Following the accelerated development of mRNA as a viable tool in disease treatment, catalyzed by the COVID-19 pandemic, we have entered a new era of vaccinology. Much of the success of mRNA therapeutics lies in its scalable in-vitro (cell free) synthesis; however, inherent inefficiencies in this biological process often result in the production of small quantities of unwanted byproducts. As the biological understanding of the effects of these impurities on patients increases, it is becoming clear that double stranded species, notably dsRNA, play a significant role in the immunogenicity of mRNA therapeutics. As dsRNA often shares similar physiochemical properties with target ss-mRNA and cannot be entirely removed by established oligo-dT capture methods, addressing the existence of these species poses a significant separation challenge at scale. This work describes a convective-based primary amine membrane separation capable of balancing anion exchange as well as hydrogen bonding interactions. Ultimately, this approach yields a scalable and productive platform designed to improve the removal of double stranded species.

In ongoing efforts to advance the utilization of modified regenerated cellulose (RC) membranes in mRNA purification, this presentation will explore the modification and characterization of the membrane surface, alongside the experimental quantification and optimization of membrane efficacy concerning dynamic mRNA capture and separation from process impurities. A membrane surface modification method, known as single electron transfer – living radical polymerization (SET-LRP) will be described, resulting in primary amine concentrations up to 26 mol/m². Additionally, a high-performance liquid chromatography (HPLC) adaptable method will be outlined, resulting in Fluc-mRNA DBC_10%of 1.4 mg/mL, with a recovery of bound single stranded nucleic acids up to 100%. Various optimization studies will be detailed to enhance the recovery of bound nucleic acids and the separation capabilities of the membranes for various double-stranded species. Ultimately, an investigation into the reusability and scalability of the membrane devices will shed light on the industrial promise of membrane technology for mRNA-based applications.

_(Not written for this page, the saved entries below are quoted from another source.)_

**src/rqld_pkg.sv**
```systemverilog
// Shared types and constants for the ring queue with lazy delete.
`timescale 1ns / 1ps
`default_nettype none

package rqld_pkg;

  localparam int ADDR_BITS_DEF = 8;
  localparam int DATA_WIDTH_DEF = 32;
  localparam int FUNC_W = 3;
  localparam int STATUS_W = 2;
  localparam int SIZE_W = 4;
  localparam logic [SIZE_W-1:0] SIZE_LOG2_RST = 4'd8;

  typedef enum logic [FUNC_W-1:0] {
    FN_PUSH   = 3'd0,
    FN_POP    = 3'd1,
    FN_PEEK   = 3'd2,
    FN_READ   = 3'd3,
    FN_DELETE = 3'd4
  } func_e;

  typedef enum logic [STATUS_W-1:0] {
    ST_OK      = 2'd0,
    ST_FULL    = 2'd1,
    ST_EMPTY   = 2'd2,
    ST_INVALID = 2'd3
  } status_e;

  typedef enum logic [1:0] {
    S_CLEAR = 2'd0,
    S_IDLE  = 2'd1,
    S_SCAN  = 2'd2
  } state_e;

  typedef struct packed {
    logic data_we;
    logic vld_we;
    logic vld_wbit;
  } mem_ctl_t;

endpackage

`default_nettype wire

```
**src/rqld_seq.sv**
```systemverilog
// Operation sequencer: pointers, live count, slot scan, clearing sweep, result register.
`timescale 1ns / 1ps
`default_nettype none

module rqld_seq #(
  parameter int ADDR_BITS = rqld_pkg::ADDR_BITS_DEF,
  parameter int DATA_WIDTH = rqld_pkg::DATA_WIDTH_DEF
) (
  input  wire logic                          clk_i,
  input  wire logic                          rst_ni,
  input  wire logic                          start_i,
  output logic                               busy_o,
  input  wire logic [rqld_pkg::FUNC_W-1:0]   func_i,
  input  wire logic [DATA_WIDTH-1:0]         data_in_i,
  input  wire logic [ADDR_BITS-1:0]          slot_index_i,
  input  wire logic                          cfg_we_i,
  input  wire logic [ADDR_BITS-1:0]          mask_i,
  output logic      [ADDR_BITS-1:0]          raddr_o,
  output logic      [ADDR_BITS-1:0]          waddr_o,
  output logic      [DATA_WIDTH-1:0]         wdata_o,
  output rqld_pkg::mem_ctl_t                 ctl_o,
  input  wire logic [DATA_WIDTH-1:0]         rd_data_i,
  input  wire logic                          rd_vld_i,
  output logic                               done_o,
  output logic      [rqld_pkg::STATUS_W-1:0] status_o,
  output logic      [DATA_WIDTH-1:0]         data_out_o,
  output logic      [ADDR_BITS-1:0]          index_out_o,
  output logic      [ADDR_BITS:0]            live_count_o
);
  import rqld_pkg::*;

  localparam int CNT_W = ADDR_BITS + 1;

  state_e                 state_q, state_d;
  logic [FUNC_W-1:0]      op_q, op_d;
  logic [DATA_WIDTH-1:0]  din_q, din_d;
  logic [ADDR_BITS-1:0]   cur_q, cur_d;
  logic [ADDR_BITS-1:0]   head_q, head_d;
  logic [ADDR_BITS-1:0]   tail_q, tail_d;
  logic [CNT_W-1:0]       count_q, count_d;
  logic [ADDR_BITS-1:0]   clr_q, clr_d;

  logic                   done_q;
  status_e                status_q;
  logic [DATA_WIDTH-1:0]  dout_q;
  logic [ADDR_BITS-1:0]   idx_q;
  logic [CNT_W-1:0]       live_q;

  logic                   emit;
  status_e                res_status;
  logic [DATA_WIDTH-1:0]  res_data;
  logic [ADDR_BITS-1:0]   res_idx;
  logic [CNT_W-1:0]       cap;
  logic [ADDR_BITS-1:0]   nxt;
  logic [ADDR_BITS-1:0]   start_ptr;

  assign cap = {1'b0, mask_i} + CNT_W'(1);
  assign nxt = (cur_q + ADDR_BITS'(1)) & mask_i;
  assign busy_o = (state_q != S_IDLE);

  always_comb begin
    unique case (func_i) inside
      FN_PUSH:          start_ptr = tail_q;
      FN_POP, FN_PEEK:  start_ptr = head_q;
      default:          start_ptr = slot_index_i & mask_i;
    endcase
  end

  always_comb begin
    state_d    = state_q;
    op_d       = op_q;
    din_d      = din_q;
    cur_d      = cur_q;
    head_d     = head_q;
    tail_d     = tail_q;
    count_d    = count_q;
    clr_d      = clr_q;
    raddr_o    = cur_q;
    waddr_o    = cur_q;
    wdata_o    = din_q;
    ctl_o      = '0;
    emit       = 1'b0;
    res_status = ST_OK;
    res_data   = '0;
    res_idx    = '0;

    unique case (state_q)
      S_CLEAR: begin
        ctl_o.vld_we = 1'b1;
        waddr_o      = clr_q;
        if (clr_q == mask_i) begin
          state_d = S_IDLE;
        end else begin
          clr_d = clr_q + ADDR_BITS'(1);
        end
      end
      S_IDLE: begin
        raddr_o = start_ptr;
        if (start_i) begin
          op_d    = func_i;
          din_d   = data_in_i;
          cur_d   = start_ptr;
          state_d = S_SCAN;
        end
      end
      S_SCAN: begin
        case (op_q) inside
          FN_PUSH: begin
            if (count_q >= cap) begin
              emit       = 1'b1;
              res_status = ST_FULL;
            end else if (rd_vld_i) begin
              cur_d   = nxt;
              raddr_o = nxt;
            end else begin
              ctl_o.data_we  = 1'b1;
              ctl_o.vld_we   = 1'b1;
              ctl_o.vld_wbit = 1'b1;
              tail_d  = (tail_q + ADDR_BITS'(1)) & mask_i;
              count_d = count_q + CNT_W'(1);
              emit    = 1'b1;
              res_idx = cur_q;
            end
          end
          FN_POP: begin
            if (count_q == '0) begin
              emit       = 1'b1;
              res_status = ST_EMPTY;
            end else if (!rd_vld_i) begin
              cur_d   = nxt;
              raddr_o = nxt;
            end else begin
              ctl_o.vld_we = 1'b1;
              head_d   = nxt;
              count_d  = count_q - CNT_W'(1);
              emit     = 1'b1;
              res_data = rd_data_i;
              res_idx  = cur_q;
            end
          end
          FN_PEEK, FN_READ: begin
            emit = 1'b1;
            if (count_q == '0) begin
              res_status = ST_EMPTY;
            end else begin
              res_idx = cur_q;
              if (rd_vld_i) begin
                res_data = rd_data_i;
              end else begin
                res_status = ST_INVALID;
              end
            end
          end
          FN_DELETE: begin
            emit    = 1'b1;
            res_idx = cur_q;
            if (rd_vld_i) begin
              ctl_o.vld_we = 1'b1;
              if (count_q != '0) begin
                count_d = count_q - CNT_W'(1);
              end
            end else begin
              res_status = ST_INVALID;
            end
          end
          default: begin
            emit = 1'b1;
          end
        endcase
        if (emit) begin
          state_d = S_IDLE;
        end
      end
      default: begin
        state_d = S_IDLE;
      end
    endcase

    if (cfg_we_i) begin
      state_d = S_CLEAR;
      clr_d   = '0;
      head_d  = '0;
      tail_d  = '0;
      count_d = '0;
    end
  end

  always_ff @(posedge clk_i or negedge rst_ni) begin
    if (!rst_ni) begin
      state_q <= S_CLEAR;
      clr_q   <= '0;
      head_q  <= '0;
      tail_q  <= '0;
      count_q <= '0;
      done_q  <= 1'b0;
    end else begin
      state_q <= state_d;
      clr_q   <= clr_d;
      head_q  <= head_d;
      tail_q  <= tail_d;
      count_q <= count_d;
      done_q  <= emit;
    end
  end

  always_ff @(posedge clk_i) begin
    op_q  <= op_d;
    din_q <= din_d;
    cur_q <= cur_d;
    if (emit) begin
      status_q <= res_status;
      dout_q   <= res_data;
      idx_q    <= res_idx;
      live_q   <= count_d;
    end
  end

  assign done_o       = done_q;
  assign status_o     = status_q;
  assign data_out_o   = dout_q;
  assign index_out_o  = idx_q;
  assign live_count_o = live_q;

  a_count_le_cap: assert property (@(posedge clk_i) disable iff (!rst_ni)
    count_q <= cap)
    else $error("live count exceeds ring capacity");

  a_done_from_scan: assert property (@(posedge clk_i) disable iff (!rst_ni)
    done_q |-> $past(state_q == S_SCAN))
    else $error("result strobe without a scan cycle");

  a_start_to_scan: assert property (@(posedge clk_i) disable iff (!rst_ni)
    (start_i && !busy_o && !cfg_we_i) |=> (state_q == S_SCAN))
    else $error("accepted command did not enter scan");

  a_full_means_cap: assert property (@(posedge clk_i) disable iff (!rst_ni)
    (done_q && status_q == ST_FULL) |-> ($past(count_q) == $past(cap)))
    else $error("full status with free slots");

endmodule

`default_nettype wire

```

Overall, the findings suggest that the modified RC membranes offer a superior alternative to existing industrial removal methods for double stranded species. The membrane system harnesses a convective nature to achieve high mRNA recovery and effectively remove double-stranded species in a scalable format. With its high productivity, the system presents attractive process economics and holds the potential to mitigate the immunogenicity of mRNA-based therapeutics.